DOOH-Driven EV Charging Network Starts Rollout In Canada; Prospects Shaky Based On History Of These Efforts
September 20, 2024 by Dave Haynes
I wish them luck, but the history for companies that start capital and operating expense-intensive DOOH media networks is not great.
An Australian EV charging company has announced plans to roll out what could be 5,000 locations across Canada, offering motorists with plug-in vehicles free kilowatt hours at stations that have large digital ad screens embedded with them.
Jolt is already active in Australia, New Zealand and the UK. Charging is not all free – the seven kilowatt hours provided free of charge gets a driver an estimated 40 to 50 kilometers of range, and probably less in Canada come winter, as batteries aren’t happy in Winnipeg or Edmonton come January.
The first Jolt station has been installed in Richmond Hill, a suburb of sprawling Toronto, and the plan is for several hundred more to be built in the coming months.
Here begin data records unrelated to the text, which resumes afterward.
--- config.mk ---
export PLATFORM = sky130hd
export DESIGN_NAME = PWM_duty_cycle
export DESIGN_NICKNAME = PWM_duty_cycle
export VERILOG_FILES = /design/flow/design.v
export SDC_FILE = /design/flow/constraint.sdc
export NUM_CORES = 4
export LEC_CHECK = 0
export CAP_MARGIN = 20
export CORE_MARGIN = 2
export CORE_UTILIZATION = 65
export MAX_ROUTING_LAYER = met4
export SLEW_MARGIN = 20
--- constraint.sdc ---
create_clock -name core_clock -period 82.7 [get_ports {clk}]
set_input_delay 16.5400 -clock core_clock [delete_from_list [all_inputs] [get_ports {clk}]]
set_output_delay 16.5400 -clock core_clock [all_outputs]
set_load 0.01 [all_outputs]
==> garnet <==
==> flow/design.v (excerpt) <==
module breakout(
    input  clk,
    input  rst,
    input  rota,
    input  rotb,
    input  de,
    output red,
    output green,
    output blue,
    output hsync,
    output vsync
    );
clock: 7.37 ns
lec_check: 0
abc_area: 1
cap_margin: 0
core_aspect_ratio: 0.68
core_margin: 2
core_utilization: 72
cts_cluster_diameter: 353
cts_cluster_size: 17
gpl_routability_driven: 1
gpl_timing_driven: 1
hold_slack_margin: 0.29
place_density_lb_addon: 0.11
setup_slack_margin: 2.18
slew_margin: 10
run.sh (not shown) runs the stock make flow with config.mk's settings and CLKGATE_MAP_FILE=.
==> violet: changes against garnet <==
==> flow/config.mk (replaced) <==
export PLATFORM = sky130hd
export DESIGN_NAME = breakout
export DESIGN_NICKNAME = breakout
export VERILOG_FILES = /design/flow/design.v
export SDC_FILE = /design/flow/constraint.sdc
export NUM_CORES = 4
export LEC_CHECK = 0
export ABC_AREA = 1
export CAP_MARGIN = 15
export CORE_MARGIN = 2
export CORE_UTILIZATION = 72
export CTS_CLUSTER_DIAMETER = 202
export CTS_CLUSTER_SIZE = 70
export GPL_ROUTABILITY_DRIVEN = 0
export MAX_ROUTING_LAYER = met4
export PLACE_DENSITY_LB_ADDON = 0.01
export SETUP_SLACK_MARGIN = 2.11
export SLEW_MARGIN = 20
==> cedar: changes against garnet <==
==> flow/config.mk (replaced) <==
export PLATFORM = sky130hd
export DESIGN_NAME = breakout
export DESIGN_NICKNAME = breakout
export VERILOG_FILES = /design/flow/design.v
export SDC_FILE = /design/flow/constraint.sdc
export NUM_CORES = 4
export LEC_CHECK = 0
export ABC_AREA = 1
export CAP_MARGIN = 20
export CORE_MARGIN = 2
export CORE_UTILIZATION = 72
export CTS_CLUSTER_DIAMETER = 99
export CTS_CLUSTER_SIZE = 92
export GPL_ROUTABILITY_DRIVEN = 1
export GPL_TIMING_DRIVEN = 1
export PLACE_DENSITY = 0.64
export SETUP_SLACK_MARGIN = 1.96
export SLEW_MARGIN = 25
==> summary.txt <==
Reports from this run.

- The count of placed standard cells including taps reads 2037.
- The run finished with no timing, DRC or antenna violations.
- The final critical path time including I/O delays and setup reads 5.24 ns.
- Entering global routing, the biggest net connects 80 pins.
- The arrival time at the worst endpoint reads 3.77 ns.
- Cell internal power was estimated by the tool at 1.53 mW.
- The overall fraction of global-route tracks in use reads 0.374.
- For this design, the slowest cell found on the critical path is clkdlybuf4s50_1.
- The routed wire length reads 33.9 mm.
- The area overhead of the layout relative to synthesis is 6.70%.
- The sequential group share of total power reads 0.475.
- The number of global-route vias before repair came to 11700.
-- figures above: cedar
Setup of v24:
Design mem_ram, start of the top module:
module mem_ram (input clk, wren, 
                input [3:0] d11,input [3:0] d12,input [3:0] d13,input [3:0] d14,input [3:0] d15,input [3:0] d16,input [3:0] d17,input [3:0]d18,
					 input [3:0] d21,input [3:0] d22,input [3:0] d23,input [3:0] d24,input [3:0] d25,input [3:0] d26,input [3:0] d27,input [3:0]d28,
					 input [3:0] d31,input [3:0] d32,input [3:0] d33,input [3:0] d34,input [3:0] d35,input [3:0] d36,input [3:0] d37,input [3:0]d38,
					 input [3:0] d41,input [3:0] d42,input [3:0] d43,input [3:0] d44,input [3:0] d45,input [3:0] d46,input [3:0] d47,input [3:0]d48,
					 input [3:0] r1,input [3:0] r2,
					 input [3:0] r3,input [3:0] r4,
					 output [11:0] w_sum11,
					 output [11:0] w_sum12,
					 output [11:0] w_sum13,
					 output [11:0] w_sum14,
					 output [11:0] w_sum15,
					 output [11:0] w_sum16,
					 output [11:0] w_sum17,
					 output [11:0] w_sum18
					 );
For scale: roughly 2,200 cells after synthesis, ~130 flip-flops, roughly 22,000 sq um of cells after synthesis.
Settings: LEC_CHECK=0, CAP_MARGIN=20, CORE_MARGIN=2, CORE_UTILIZATION=68, CTS_CLUSTER_SIZE=36, SLEW_MARGIN=30; clock period 6.89 ns.
run.sh (not shown) runs the stock make flow with config.mk's settings and CLKGATE_MAP_FILE=.
Ran to the end and failed final checks on negative setup slack: v24.
--- input diff v24..v55 ---
Settings: SLEW_MARGIN changed from 30 to 20; CORE_UTILIZATION changed from 68 to 66; CTS_CLUSTER_SIZE removed (was 36); the clock period (ns, I/O delays scaled along) changed from 6.89 to 6.6.
==> results <==
- v55 and v24: no clean run
- v55 finished every stage; the final checks, however, were not passed, the failures being negative setup slack.
- Critical path depth: v55 and v24 compared, lower one is v24
- Comparing v55 with v24, the sequential share of layout area came out essentially unchanged.
- v55 against v24: peak fanout along the critical path now sits higher, post-CTS repair timing setup buffer count now smaller.
- v24 → v55: design area shows an increase of 220 sq um; worst setup slack rose by 280 ps.
- Compared with v24, non-clock buffer count in v55 increased by a few percent.
- On combinational share of cell area: between v55 and v24, it ends up lower for v24.
- Diff v24 -> v55 | number of non-filler instances in the completed layout | increase of 50
Input-level comparison between v16 and v55:
Settings: changing CORE_UTILIZATION from 66 to 17; changing the clock period (ns, I/O delays scaled along) from 6.6 to 11.4.
--- outcome ---
v16 completed; timing, DRC and antenna clean
[v55] flow finished | final checks: failed | reasons: negative setup slack
v16 vs. v55: total negative slack for setup checks went up by 36,250 ps.
v16 vs. v55: placeable core region increased 95,000 sq um, weighted congestion at the end of routability-driven global placement decreased 0.094, final cell count increased about 32%, worst setup slack increased 1950 ps.
Edits applied to the flow inputs when going from v16 to v52:
Settings: swapping 17 for 61 in CORE_UTILIZATION; putting CTS_CLUSTER_SIZE at 74 where nothing was set; putting MAX_ROUTING_LAYER at met4 where nothing was set; swapping 11.4 for 5.35 in the clock period (ns, I/O delays scaled along).
[summary]
- Comparing v52 and v16, the one run not ending clean was v52.
- Proportion of cell area occupied by multi-input gates, v52 and v16: smaller value in v52
- Portion of the clock cycle consumed by the worst path in the final layout came out higher on v52 than on v16.
- Combinational gate count came out exactly the same in v52 and v16.
- Compared with v16, v52 shows worst setup slack lower by 2780 ps.
What v43 does differently from v52 at the input level:
Settings: swapping 61 for 65 in CORE_UTILIZATION.
### Flow results
Every stage of v43 finished as expected; the final checks, on the other hand, flagged negative setup slack, which means the layout fails. For the core utilization, v43 came in 6.4 points higher than v52 did. Total core area shrinks by a few percent when moving from v52 to v43. Routed length on met3 (v52 / v43): 0.35.

run 1:
Starting RTL as in the previous note.
==> flow/design.v (excerpt) <==
module mem_ram (input clk, wren, 
                input [3:0] d11,input [3:0] d12,input [3:0] d13,input [3:0] d14,input [3:0] d15,input [3:0] d16,input [3:0] d17,input [3:0]d18,
					 input [3:0] d21,input [3:0] d22,input [3:0] d23,input [3:0] d24,input [3:0] d25,input [3:0] d26,input [3:0] d27,input [3:0]d28,
					 input [3:0] d31,input [3:0] d32,input [3:0] d33,input [3:0] d34,input [3:0] d35,input [3:0] d36,input [3:0] d37,input [3:0]d38,
					 input [3:0] d41,input [3:0] d42,input [3:0] d43,input [3:0] d44,input [3:0] d45,input [3:0] d46,input [3:0] d47,input [3:0]d48,
					 input [3:0] r1,input [3:0] r2,
					 input [3:0] r3,input [3:0] r4,
					 output [11:0] w_sum11,
					 output [11:0] w_sum12,
					 output [11:0] w_sum13,
					 output [11:0] w_sum14,
					 output [11:0] w_sum15,
					 output [11:0] w_sum16,
					 output [11:0] w_sum17,
					 output [11:0] w_sum18
					 );
Settings: LEC_CHECK=0, CAP_MARGIN=30, CELL_PAD_IN_SITES_DETAIL_PLACEMENT=2, CELL_PAD_IN_SITES_GLOBAL_PLACEMENT=3, CORE_MARGIN=7, CORE_UTILIZATION=18, CTS_CLUSTER_SIZE=22, GPL_TIMING_DRIVEN=1, PLACE_DENSITY_LB_ADDON=0.09, SETUP_SLACK_MARGIN=0.31, SLEW_MARGIN=5, TNS_END_PERCENT=40; clock period 12.6 ns.
Changes in run 2 relative to run 1:
==> flow/config.mk <==
export PLATFORM = sky130hd
export DESIGN_NAME = mem_ram
export DESIGN_NICKNAME = mem_ram
export VERILOG_FILES = /design/flow/design.v
export SDC_FILE = /design/flow/constraint.sdc
export NUM_CORES = 4
export LEC_CHECK = 0
export CAP_MARGIN = 20
export CORE_MARGIN = 2
export CORE_UTILIZATION = 40
export SLEW_MARGIN = 20
==> flow/constraint.sdc <==
create_clock -name core_clock -period 9.71 [get_ports {clk}]
set_input_delay 1.9420 -clock core_clock [delete_from_list [all_inputs] [get_ports {clk}]]
set_output_delay 1.9420 -clock core_clock [all_outputs]
set_load 0.01 [all_outputs]
### Flow results
- In terms of number of CTS-inserted buffers, run 2 and run 1 differ only marginally.
- Going from run 1 to run 2, the global-route usage was found to have gone up by 7.6 points.
- Summary: with run 1 as the reference, routability congestion estimate from global placement in run 2 moved up by more than 10%.
- Relative to run 1, the final cell area reported for run 2 is lower.
- Of run 1 and run 2, run 2 shows the higher path length in cells of the critical path, with run 1 below it.
- Taking run 1 as the reference point, the routing usage on met2 of run 2 rises by 12 points.
- Summary of run 2 over run 1: adder and majority gate portion of the synthesized area has remained practically unchanged, horizontal die dimension has decreased, count of clock-buffer cells in the layout has decreased.
Edits applied to the flow inputs when going from run 2 to run 3:
--- a/flow/config.mk
+++ b/flow/config.mk
@@ -9,3 +9,5 @@
 export CORE_MARGIN = 2
 export CORE_UTILIZATION = 40
+export HOLD_SLACK_MARGIN = 0.2
+export MIN_ROUTING_LAYER = met2
 export SLEW_MARGIN = 20
==> flow/constraint.sdc <==
create_clock -name core_clock -period 10.0 [get_ports {clk}]
set_input_delay 2.0000 -clock core_clock [delete_from_list [all_inputs] [get_ports {clk}]]
set_output_delay 2.0000 -clock core_clock [all_outputs]
set_load 0.01 [all_outputs]
Results
- Run 3 against run 2: count of boundary I/O pins essentially unchanged; flop share of the area did not really move.
- Logic share of the area: run 3 vs run 2, no meaningful difference
- Taking run 2 as the reference point, the worst path buffer plus inverter count of run 3 falls by 2.
- Run 3 closes out successfully: all stages finished, all timing, DRC and antenna checks passed.
- Setup WNS run 2 -> run 3: better
For run 4, these inputs were changed with respect to run 3:
--- a/flow/config.mk
+++ b/flow/config.mk
@@ -6,8 +6,13 @@
 export NUM_CORES = 4
 export LEC_CHECK = 0
+export ABC_AREA = 1
 export CAP_MARGIN = 20
+export CELL_PAD_IN_SITES_GLOBAL_PLACEMENT = 2
+export CORE_ASPECT_RATIO = 0.5
 export CORE_MARGIN = 2
 export CORE_UTILIZATION = 40
-export HOLD_SLACK_MARGIN = 0.2
-export MIN_ROUTING_LAYER = met2
-export SLEW_MARGIN = 20
+export CTS_CLUSTER_DIAMETER = 329
+export CTS_CLUSTER_SIZE = 95
+export PLACE_DENSITY = 0.42
+export SLEW_MARGIN = 35
+export TNS_END_PERCENT = 25
### Flow results
First-pass GRT wire length in run 4 vs run 3: up 3.1%. Of the two values seen for origin of the worst setup path, r3[0] was produced by run 4 and r4[0] by run 3. Count of filler cells inserted in the layout (run 3 / run 4): 0.896. Run 3 → run 4: utilization went down; total inserted antenna cells went down; cell area went up.
Modified inputs, run 5 compared to run 4
==> flow/config.mk <==
export PLATFORM = sky130hd
export DESIGN_NAME = mem_ram
export DESIGN_NICKNAME = mem_ram
export VERILOG_FILES = /design/flow/design.v
export SDC_FILE = /design/flow/constraint.sdc
export NUM_CORES = 4
export LEC_CHECK = 0
export CAP_MARGIN = 20
export CORE_MARGIN = 2
export CORE_UTILIZATION = 40
export SLEW_MARGIN = 20
--- outcome ---
Diff run 5 and run 4: fraction of the mapped netlist area in simple logic gates higher in run 5
Compared with run 4, run 5 shows delay contributed by the slowest stage of the critical path lower by 0.07 ns.
Delta (run 5 minus run 4): smallest setup slack after layout went down; layout overhead on the synthesized area saw an increase; number of standard cells after synthesis fell by 494.

Starting RTL as in the previous note.
clock: 4.94 ns
lec_check: 0
abc_area: 1
cap_margin: 0
core_margin: 2
core_utilization: 72
cts_cluster_diameter: 372
cts_cluster_size: 72
gpl_routability_driven: 0
hold_slack_margin: 0.29
place_density_lb_addon: 0.06
setup_slack_margin: 0.43
slew_margin: 20
tns_end_percent: 60
The baseline ended with an error in clock tree synthesis (4_1_cts) (DPL-0033).
==> next run, changes <==
- CTS_CLUSTER_DIAMETER: 372 -> 183
- CTS_CLUSTER_SIZE: 72 -> 99
- GPL_ROUTABILITY_DRIVEN: 0 -> unset
- HOLD_SLACK_MARGIN: 0.29 -> unset
- PLACE_DENSITY: unset -> 0.39
- PLACE_DENSITY_LB_ADDON: 0.06 -> unset
- SETUP_SLACK_MARGIN: 0.43 -> unset
- TNS_END_PERCENT: 60 -> 15
- clock period: 4.94 -> 5.79 ns (I/O delays scaled with it)
Now the flow failed in global routing (5_1_grt) with GRT-0116.
Area after synthesis is unchanged.
Die size does not change.
Synthesized cell count does not change.
==> next run, changes <==
- ABC_AREA: 1 -> unset
- CORE_UTILIZATION: 72 -> 68
- CTS_CLUSTER_DIAMETER: 183 -> unset
- CTS_CLUSTER_SIZE: 99 -> unset
- HOLD_SLACK_MARGIN: unset -> -0.09
- PLACE_DENSITY: 0.39 -> unset
- TNS_END_PERCENT: 15 -> unset
- clock period: 5.79 -> 6.67 ns (I/O delays scaled with it)
This time the run completed, yet does not pass: negative setup slack.
Die size went up by about 2.3%.
Synthesized area went down by 3.4%.
Synthesized cell count went down by about 19%.
==> next run, changes <==
- CTS_CLUSTER_DIAMETER: unset -> 28
- CTS_CLUSTER_SIZE: unset -> 37
- SETUP_SLACK_MARGIN: unset -> 0.54
After rerunning: The changed run ran to the end with violations: negative setup slack; worst setup slack gets worse by 0.57 ns; routed wire length went up by 22%; utilization went up by 1.7 points; clock-buffer cell count is unchanged; final area went up by 1.8%.
==> next run, changes <==
- CAP_MARGIN: 0 -> 20
- CORE_UTILIZATION: 68 -> 57
- CTS_CLUSTER_DIAMETER: 28 -> unset
- CTS_CLUSTER_SIZE: 37 -> unset
- HOLD_SLACK_MARGIN: -0.09 -> unset
- SETUP_SLACK_MARGIN: 0.54 -> unset
- clock period: 6.67 -> 5.35 ns (I/O delays scaled with it)
The changed run completed, yet does not pass: negative setup slack.
Core utilization fell by 14 points.
Sequential share of layout area went down by 0.20 points.
Wire length drops by about 40%.
Cell area rose by 1.6%.
==> next run, changes <==
- CORE_UTILIZATION: 57 -> 60
- CTS_CLUSTER_SIZE: unset -> 70
- MAX_ROUTING_LAYER: unset -> met4
Effect:
- The changed run completed and failed the layout checks on negative setup slack
- flip-flop count is unchanged
- global-route usage went up by 4.9 points
- utilization is higher by 5.1 points
- clock-buffer cell count is unchanged
## 05-16
// router_extended
module router_extended #(
  parameter B2_LAT_BIN  = 1, B2_LAT_DEC  = 8, B2_LAT_DUO  = 6,
  parameter B10_LAT_DEC = 1, B10_LAT_BIN = 6, B10_LAT_DUO = 6,
  parameter B12_LAT_DUO = 1, B12_LAT_BIN = 6, B12_LAT_DEC = 8
)(
  input  wire        clk,
  input  wire        rst,
  input  wire        start,
  input  wire [2:0]  cond_sel,
  input  wire [3:0]  opcode,
  input  wire [15:0] op_a,
  input  wire [15:0] op_b,
  output reg         busy,
  output reg         done,
  output reg  [31:0] result
);
Settings: LEC_CHECK=0, CAP_MARGIN=20, CORE_ASPECT_RATIO=0.5, CORE_MARGIN=2, CORE_UTILIZATION=72, CTS_CLUSTER_DIAMETER=283, CTS_CLUSTER_SIZE=96, PLACE_DENSITY=0.42, SETUP_SLACK_MARGIN=2.49, SLEW_MARGIN=20, TNS_END_PERCENT=10; clock period 8.35 ns.
run.sh (not shown) runs the stock make flow with config.mk's settings and CLKGATE_MAP_FILE=.
05-16: it failed during 5_1_grt, and the tool reported ODB-0269.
People like free – even if only a part of the charge is free. And Canada certainly needs more public charging station infrastructure. A report from late last year, from Natural Resources Canada, estimates Canada will need more than 400,000 public charging ports by 2035. But as of Dec. 1, 2023, there were 10,425 charging stations and 25,246 charging ports across the vast country. It’s probably not too bad at all in big cities like Toronto and Vancouver, but where I live (Halifax, a city of roughly 500,000) is range-anxiety central. There are 124 public charging station ports (Level 2 and Level 3) within 15 km of the city center.
This is my only EV 🙂
So the need is there, and more infrastructure will be welcomed, but I can’t imagine the sole business model is ad revenue. This looks more like a discount, and if motorists make the effort to stop and plug in, they’re probably going to keep charging once the free kilowatt hours are used up. So Jolt is getting charging revenue and the free hours are loss leader-ish.
As noted up top, the ad business model is a tough one. High-bright outdoor-rated LCD displays are very expensive, if they’re any good … even before layering in costly charging components. Canadian electricity rates can be eye-watering. And the screens have one-to-one audiences – like a few sets of eyeballs per hour in suburban lots, not 1,000s on busy downtown sidewalks. It looks, though, like Jolt tries to get its stations in busier urban areas, offering curbside charging on streets where traffic is slowed and there are pedestrians walking by much of the day (so more eyeballs).
It’s kinda funny that some of the Jolt hero images show motorists looking elsewhere.
Two high profile networks that went at this already have run into issues. The US company Volta tried DOOH screens with charging stations, ran into problems, and is now owned by Shell.
A German company called Numbat had a similar business model and went Tango Uniform last month.